[Start of section]
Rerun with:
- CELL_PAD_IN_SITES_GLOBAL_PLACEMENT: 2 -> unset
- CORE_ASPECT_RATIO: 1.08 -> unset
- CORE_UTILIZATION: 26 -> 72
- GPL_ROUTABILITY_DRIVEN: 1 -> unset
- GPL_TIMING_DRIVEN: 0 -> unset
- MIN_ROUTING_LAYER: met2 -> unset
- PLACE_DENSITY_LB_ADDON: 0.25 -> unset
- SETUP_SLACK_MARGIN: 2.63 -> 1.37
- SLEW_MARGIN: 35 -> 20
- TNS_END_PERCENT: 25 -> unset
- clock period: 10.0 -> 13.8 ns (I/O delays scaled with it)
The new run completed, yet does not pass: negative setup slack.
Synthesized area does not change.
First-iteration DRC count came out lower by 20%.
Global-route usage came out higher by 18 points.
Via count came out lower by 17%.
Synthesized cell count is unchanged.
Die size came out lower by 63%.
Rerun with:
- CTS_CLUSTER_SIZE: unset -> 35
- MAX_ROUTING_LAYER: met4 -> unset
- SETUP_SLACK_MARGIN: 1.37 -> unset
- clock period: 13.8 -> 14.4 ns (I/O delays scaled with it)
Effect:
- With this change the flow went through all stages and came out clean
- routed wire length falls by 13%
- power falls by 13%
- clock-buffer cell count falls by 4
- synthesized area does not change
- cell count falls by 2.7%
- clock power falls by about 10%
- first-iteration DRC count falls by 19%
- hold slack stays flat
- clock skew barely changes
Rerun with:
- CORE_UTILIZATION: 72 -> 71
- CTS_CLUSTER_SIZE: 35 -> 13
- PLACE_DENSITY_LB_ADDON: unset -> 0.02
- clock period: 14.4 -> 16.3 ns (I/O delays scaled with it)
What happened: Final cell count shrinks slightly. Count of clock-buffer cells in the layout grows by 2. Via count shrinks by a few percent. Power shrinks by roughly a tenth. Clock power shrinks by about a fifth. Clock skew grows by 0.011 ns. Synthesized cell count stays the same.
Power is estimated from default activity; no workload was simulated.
Setup of pepper:
## ixu_mc_pipe
module ixu_mc_pipe (
    input  wire         core_clock_i,
    input  wire         core_flush_i,
    input  wire  [17:0] data_i,
    input  wire         valid_i,
    output logic        busy_o,
    output wire  [ 5:0] rs1_o,
    output wire  [ 5:0] rs2_o,
    input  wire  [31:0] rs1_data_i,
    input  wire  [31:0] rs2_data_i,
    output wire  [ 4:0] rob_o,
    input  wire  [ 6:0] opcode_i,
    input  wire  [ 6:0] ins_type,
    input  wire         imm_i,
    input  wire  [31:0] immediate_i,
    input  wire  [ 5:0] dest_i,
    output logic [ 5:0] wakeup_dest,
    output logic        wakeup_valid,
    output logic [ 5:0] l_wakeup_dest,
    output logic        l_wakeup_valid,
    output logic [ 5:0] ixu_mc_ex_dest,
    output logic [31:0] ixu_mc_ex_data,
    output logic        ixu_mc_ex_valid,
    output logic [ 5:0] ixu_mc_wb_dest,
    output logic [31:0] ixu_mc_wb_data,
    output logic        ixu_mc_wb_valid,
    output wire  [ 4:0] pmu_ins_id_o,
    output wire         pmu_ins_valid_o
);
For scale: ~61,000 µm² of cells after synthesis.
clock: 5.35 ns
lec_check: 0
cap_margin: 20
cell_pad_in_sites_detail_placement: 2
cell_pad_in_sites_global_placement: 1
core_margin: 8
core_utilization: 50
cts_cluster_diameter: 122
cts_cluster_size: 92
gpl_routability_driven: 0
gpl_timing_driven: 0
hold_slack_margin: 0.15
place_density: 0.84
slew_margin: 20
tns_end_percent: 65
run.sh (not shown) runs the stock make flow with config.mk's settings and CLKGATE_MAP_FILE=.
pepper: it failed with a tool error in detailed placement, so there are no final results.
#### Input delta (willow over pepper)
- putting SETUP_SLACK_MARGIN at 0.4 where nothing was set
- clearing CELL_PAD_IN_SITES_GLOBAL_PLACEMENT, which used to be 1
- clearing HOLD_SLACK_MARGIN, which used to be 0.15
- clearing CELL_PAD_IN_SITES_DETAIL_PLACEMENT, which used to be 2
- clearing GPL_TIMING_DRIVEN, which used to be 0
- clearing CTS_CLUSTER_SIZE, which used to be 92
- clearing PLACE_DENSITY, which used to be 0.84
- swapping 50 for 40 in CORE_UTILIZATION
- clearing CTS_CLUSTER_DIAMETER, which used to be 122
- swapping 8 for 2 in CORE_MARGIN
- clearing TNS_END_PERCENT, which used to be 65
- clearing GPL_ROUTABILITY_DRIVEN, which used to be 0
- swapping 5.35 for 9.0 in the clock period (ns, I/O delays scaled along)
## What came out
Per the final summary, willow finished and its layout is clean on timing, DRC and antenna. pepper → willow: net count of the mapped netlist shows no meaningful change, area fraction in full adders, half adders and majority gates neither gained nor lost much, core box area picked up an extra 30,000 µm². pepper → willow: count of input and output buffers saw a decrease; initial core utilization saw a decrease; overall chip area saw an increase; count of flip-flops with a built-in enable after synthesis saw little to no change; floorplan die height saw an increase.

Starting RTL as in the previous note.
clock: 9.04 ns
lec_check: 0
abc_area: 0
cap_margin: 20
cell_pad_in_sites_detail_placement: 0
core_margin: 2
core_utilization: 66
cts_cluster_size: 85
setup_slack_margin: 1.29
slew_margin: 20
Next try:
- ABC_AREA: 0 -> unset
- CELL_PAD_IN_SITES_DETAIL_PLACEMENT: 0 -> unset
- CORE_UTILIZATION: 66 -> 40
- CTS_CLUSTER_SIZE: 85 -> unset
- SETUP_SLACK_MARGIN: 1.29 -> 0.4
- clock period: 9.04 -> 8.63 ns (I/O delays scaled with it)
The new run produced a clean layout.
Via count went down by 5.9%.
Clock-buffer cell count went down by 2.
== v44 ==
Design PE, start of the top module:
module PE (
    input              clk,
    input              CIM_en,
    input              STDW,  
    input              STDR,  
    input        [5:0] STD_A,  
    input        [3:0] weight_in,  
    input      [255:0] act_in,  
    output reg   [3:0] weight_out,  
    output reg  [13:0] PSUM  
);
Size in the first run: roughly 47000 um^2 of cells after synthesis.
==> flow/config.mk <==
export PLATFORM = sky130hd
export DESIGN_NAME = PE
export DESIGN_NICKNAME = PE
export VERILOG_FILES = /design/flow/design.v
export SDC_FILE = /design/flow/constraint.sdc
export NUM_CORES = 4
export LEC_CHECK = 0
export CAP_MARGIN = 20
export CORE_MARGIN = 2
export CORE_UTILIZATION = 72
export CTS_CLUSTER_SIZE = 79
export HOLD_SLACK_MARGIN = -0.08
export MAX_ROUTING_LAYER = met4
export SETUP_SLACK_MARGIN = 2.77
export SLEW_MARGIN = 20
export TNS_END_PERCENT = 5
==> flow/constraint.sdc <==
create_clock -name core_clock -period 10.3 [get_ports {clk}]
set_input_delay 2.0600 -clock core_clock [delete_from_list [all_inputs] [get_ports {clk}]]
set_output_delay 2.0600 -clock core_clock [all_outputs]
set_load 0.01 [all_outputs]
run.sh (not shown) runs the stock make flow with config.mk's settings and CLKGATE_MAP_FILE=.
v44 ran in full, but the layout does not pass; the checks complain about setup timing.
> inputs changed (v44 -> v33)
- TNS_END_PERCENT no longer set, was 5
- MAX_ROUTING_LAYER no longer set, was met4
- CORE_UTILIZATION now 40, was 72
- CTS_CLUSTER_SIZE no longer set, was 79
- HOLD_SLACK_MARGIN no longer set, was -0.08
- SETUP_SLACK_MARGIN no longer set, was 2.77
- the clock period (ns, I/O delays scaled along) now 20.0, was 10.3
Results
- Changes observed in v33 relative to v44: vias per cell lost about 17%; number of clock-tree buffers in the layout lost about 19%.
- Re worst setup slack: v33 is 4.67 ns up on v44.
- Completing all stages was not enough for v44: its layout failed the final checks because of setup timing.
- v33 finished all stages; the layout is clean.
Input-level comparison between v43 and v33:
- an added GPL_ROUTABILITY_DRIVEN of 0
- an added CELL_PAD_IN_SITES_DETAIL_PLACEMENT of 2
- an added CTS_CLUSTER_SIZE of 30
- a change of CAP_MARGIN from 20 to 40
- a change of CORE_MARGIN from 2 to 3
- an added PLACE_DENSITY_LB_ADDON of 0.21
- an added HOLD_SLACK_MARGIN of 0.12
- an added SETUP_SLACK_MARGIN of 0.66
- an added MAX_ROUTING_LAYER of met4
- a change of SLEW_MARGIN from 20 to 40
Compared with v33, v43 shows routed wire length higher by about 30%. Lower number of diodes added for antenna fixing among v43 and v33: v33. The final reports for v43 and v33 show global-route wire length before repair higher in the former. v43 vs. v33: worst setup slack has decreased; overall die area shows an increase of about 1.2%.
## Diff of input files: v28 against v43
- HOLD_SLACK_MARGIN no longer set, was 0.12
- MAX_ROUTING_LAYER no longer set, was met4
- GPL_ROUTABILITY_DRIVEN no longer set, was 0
- CORE_MARGIN now 2, was 3
- SETUP_SLACK_MARGIN no longer set, was 0.66
- SLEW_MARGIN now 15, was 40
- CELL_PAD_IN_SITES_DETAIL_PLACEMENT no longer set, was 2
- CTS_CLUSTER_SIZE no longer set, was 30
- CAP_MARGIN now 20, was 40
==> results <==
- v43 → v28: wire length of the first global-routing pass lower; post-layout minimum cycle time moved down; die outline area down 1.1%.
- Going from v43 to v28, number of vias per cell after detailed routing shrank by a little under 10%.
- Summary of v28 over v43: count of clock-buffer cells in the layout now sits higher.
- Against v43 as the reference, v28 delivers a higher fmax.

========
run 1:
Starting RTL as in the previous note.
Settings: LEC_CHECK=0, CAP_MARGIN=0, CELL_PAD_IN_SITES_GLOBAL_PLACEMENT=0, CORE_ASPECT_RATIO=0.91, CORE_MARGIN=2, CORE_UTILIZATION=72, CTS_CLUSTER_DIAMETER=28, CTS_CLUSTER_SIZE=50, GPL_ROUTABILITY_DRIVEN=1, MAX_ROUTING_LAYER=met4, PLACE_DENSITY_LB_ADDON=0.0, SETUP_SLACK_MARGIN=-2.0, SLEW_MARGIN=10, TNS_END_PERCENT=60; clock period 15.8 ns.
| run 1 | all stages done | FAIL | negative setup slack |
==> flow/design.v (excerpt) <==
module array_mult_top (
    input             clk,
    input      [15:0] a,
    input      [15:0] b,
    output reg [31:0] p
);
For scale: roughly 940 cells after synthesis, roughly 64 flip-flops, roughly 8800 sq um of cells after synthesis.
make LEC_CHECK=0 ABC_AREA=1 CAP_MARGIN=35 CELL_PAD_IN_SITES_DETAIL_PLACEMENT=2 CELL_PAD_IN_SITES_GLOBAL_PLACEMENT=3 CORE_MARGIN=2 CORE_UTILIZATION=40 CTS_CLUSTER_SIZE=98 MAX_ROUTING_LAYER=met4 PLACE_DENSITY=0.56 SETUP_SLACK_MARGIN=0.73 SLEW_MARGIN=40 finish   # period 20.0 ns
run.sh (not shown) runs the stock make flow with config.mk's settings and CLKGATE_MAP_FILE=.
The starting point ran to the end with no violations.
Edit:
ABC_AREA = not set   (was 1)
CAP_MARGIN = 20   (was 35)
CELL_PAD_IN_SITES_DETAIL_PLACEMENT = not set   (was 2)
CELL_PAD_IN_SITES_GLOBAL_PLACEMENT = not set   (was 3)
CORE_UTILIZATION = 72   (was 40)
CTS_CLUSTER_SIZE = 14   (was 98)
MAX_ROUTING_LAYER = not set   (was met4)
PLACE_DENSITY = not set   (was 0.56)
PLACE_DENSITY_LB_ADDON = 0.03   (was not set)
SETUP_SLACK_MARGIN = 2.75   (was 0.73)
SLEW_MARGIN = 20   (was 40)
TNS_END_PERCENT = 5   (was not set)
Wire length went down by about 20%.
Synthesized area went down by 7.5%.
Synthesized cell count went down by about 27%.
Setup slack gets worse by 0.012 ns.
Die size went down by 48%.
Register-to-register slack stays flat.

========
## run A
The RTL this note starts from:
==> flow/design.v <==
`timescale 1ns/1ps
module array_mult_top (
    input             clk,
    input      [15:0] a,
    input      [15:0] b,
    output reg [31:0] p
);
    reg  [15:0] a_q, b_q;
    wire [31:0] prod;
    array_multiplier u_mult (
        .in_A(a_q),
        .in_B(b_q),
        .prod_out(prod)
    );
    always @(posedge clk) begin
        a_q <= a;
        b_q <= b;
        p   <= prod;
    end
endmodule
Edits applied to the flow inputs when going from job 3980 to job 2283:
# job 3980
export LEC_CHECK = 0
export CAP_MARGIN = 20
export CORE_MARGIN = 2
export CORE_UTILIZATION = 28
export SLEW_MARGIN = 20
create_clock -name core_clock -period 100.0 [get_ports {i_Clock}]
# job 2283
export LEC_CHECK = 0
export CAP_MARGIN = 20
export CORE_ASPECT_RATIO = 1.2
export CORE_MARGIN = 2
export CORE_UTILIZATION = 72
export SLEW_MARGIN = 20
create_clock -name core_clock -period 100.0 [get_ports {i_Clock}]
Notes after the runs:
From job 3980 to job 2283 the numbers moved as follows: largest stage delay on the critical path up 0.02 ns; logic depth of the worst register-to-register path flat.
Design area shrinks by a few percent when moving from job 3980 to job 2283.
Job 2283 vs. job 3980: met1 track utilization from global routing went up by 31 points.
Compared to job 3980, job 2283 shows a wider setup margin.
Setup of build 59:
==> flow/design.v (excerpt) <==
module SUBWAY(
    clk,
    rst_n,
    in_valid,
    init,
    in0,
    in1,
    in2,
    in3,
    out_valid,
    out
);
export LEC_CHECK = 0
export ABC_AREA = 1
export CAP_MARGIN = 20
export CELL_PAD_IN_SITES_GLOBAL_PLACEMENT = 3
export CORE_ASPECT_RATIO = 0.93
export CORE_MARGIN = 5
export CORE_UTILIZATION = 40
export GPL_ROUTABILITY_DRIVEN = 1
export GPL_TIMING_DRIVEN = 1
export MAX_ROUTING_LAYER = met4
export SLEW_MARGIN = 5
export TNS_END_PERCENT = 60
create_clock -name core_clock -period 1.63 [get_ports {clk}]
run.sh (not shown) runs the stock make flow with config.mk's settings and CLKGATE_MAP_FILE=.
Ran to the end and failed final checks on setup timing: build 59.
Setup changes, build 59 to build 62
==> flow/config.mk <==
export PLATFORM = sky130hd
export DESIGN_NAME = SUBWAY
export DESIGN_NICKNAME = SUBWAY
export VERILOG_FILES = /design/flow/design.v
export SDC_FILE = /design/flow/constraint.sdc
export NUM_CORES = 4
export LEC_CHECK = 0
export ABC_AREA = 1
export CAP_MARGIN = 20
export CORE_MARGIN = 2
export CORE_UTILIZATION = 71
export SLEW_MARGIN = 20
==> flow/constraint.sdc <==
create_clock -name core_clock -period 1.73 [get_ports {clk}]
set_input_delay 0.3460 -clock core_clock [delete_from_list [all_inputs] [get_ports {clk}]]
set_output_delay 0.3460 -clock core_clock [all_outputs]
set_load 0.01 [all_outputs]
Findings:
- The flow completed for build 62, but it is not clean: the layout still shows setup timing.
- Floorplan check, build 62 vs build 59: die outline smaller in build 62
- Via count in build 62 is 5.8% higher than in build 59
- Going from build 59 to build 62, the sequential share of layout area was found to have gone up by 2.4 points.
- Between build 62 and build 59, core occupancy in the finished layout is higher for build 62, build 59 comes in under that.
- Between build 62 and build 59, the required time reported for the critical path endpoint is lower for build 59.
- Chip area in the Yosys report: build 62 vs build 59 identical
- Note that the met2 layer wire length in the routed design recorded for build 62 amounts to 1.3 times the value seen in build 59.
- Clock buffer and inverter area fraction after layout was higher in build 59 than in build 62.
## Diff of input files: build 61 against build 62
diff --git a/flow/config.mk b/flow/config.mk
--- a/flow/config.mk
+++ b/flow/config.mk
@@ -8 +7,0 @@
-export ABC_AREA = 1
@@ -11 +10 @@
-export CORE_UTILIZATION = 71
+export CORE_UTILIZATION = 68
==> flow/constraint.sdc <==
create_clock -name core_clock -period 1.29 [get_ports {clk}]
set_input_delay 0.2580 -clock core_clock [delete_from_list [all_inputs] [get_ports {clk}]]
set_output_delay 0.2580 -clock core_clock [all_outputs]
set_load 0.01 [all_outputs]
Findings:
[build 61] number of gates resized after CTS rose 30 relative to build 62
On clock-buffer cell count, the higher figure sits with build 62, not build 61.
Of the two values seen for start point of the critical path, in_c[1][0] was produced by build 61 and cur_pos[0] by build 62.
[build 61] flow finished | final checks: failed | reasons: setup timing
Build 61: logic depth of the worst path, buffers included 4 below build 62
The following lists how build 43 was set up differently from build 61:
diff --git a/flow/config.mk b/flow/config.mk
--- a/flow/config.mk
+++ b/flow/config.mk
@@ -8 +8,3 @@
-export CAP_MARGIN = 20
+export ABC_AREA = 0
+export CAP_MARGIN = 35
+export CORE_ASPECT_RATIO = 0.91
@@ -10 +12,7 @@
-export CORE_UTILIZATION = 68
+export CORE_UTILIZATION = 71
+export CTS_CLUSTER_DIAMETER = 51
+export CTS_CLUSTER_SIZE = 40
+export HOLD_SLACK_MARGIN = 0.29
+export MAX_ROUTING_LAYER = met5
+export PLACE_DENSITY_LB_ADDON = 0.1
+export SETUP_SLACK_MARGIN = 0.38
@@ -11,0 +20 @@
+export TNS_END_PERCENT = 50
Notes after the runs:
- Run status, build 43: aborted in global routing, error DPL-0038
- Between build 61 and build 43, the post-placement setup slack is lower for build 61.
- Build 43 vs build 61 — number of cells in the design after placement dropped 2.
- Mapped cell area delta (build 61 -> build 43): insignificant
- Build 43 ends up with a total placed instance area that is about 1.1% higher than in build 61.
- Build 61 -> build 43: fraction of synthesis flops using an asynchronous set or reset pin delta 0, exact match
[End of section]
-- AIM OF THE EXERCISE --
Above are the records; from them, give again exactly the lines from the one containing "- clock period: 14.4" through the one containing "What happened: Final", both included.

-- TASK RESPONSE --
- clock period: 14.4 -> 16.3 ns (I/O delays scaled with it)
What happened: Final cell count shrinks slightly. Count of clock-buffer cells in the layout grows by 2. Via count shrinks by a few percent. Power shrinks by roughly a tenth. Clock power shrinks by about a fifth. Clock skew grows by 0.011 ns. Synthesized cell count stays the same.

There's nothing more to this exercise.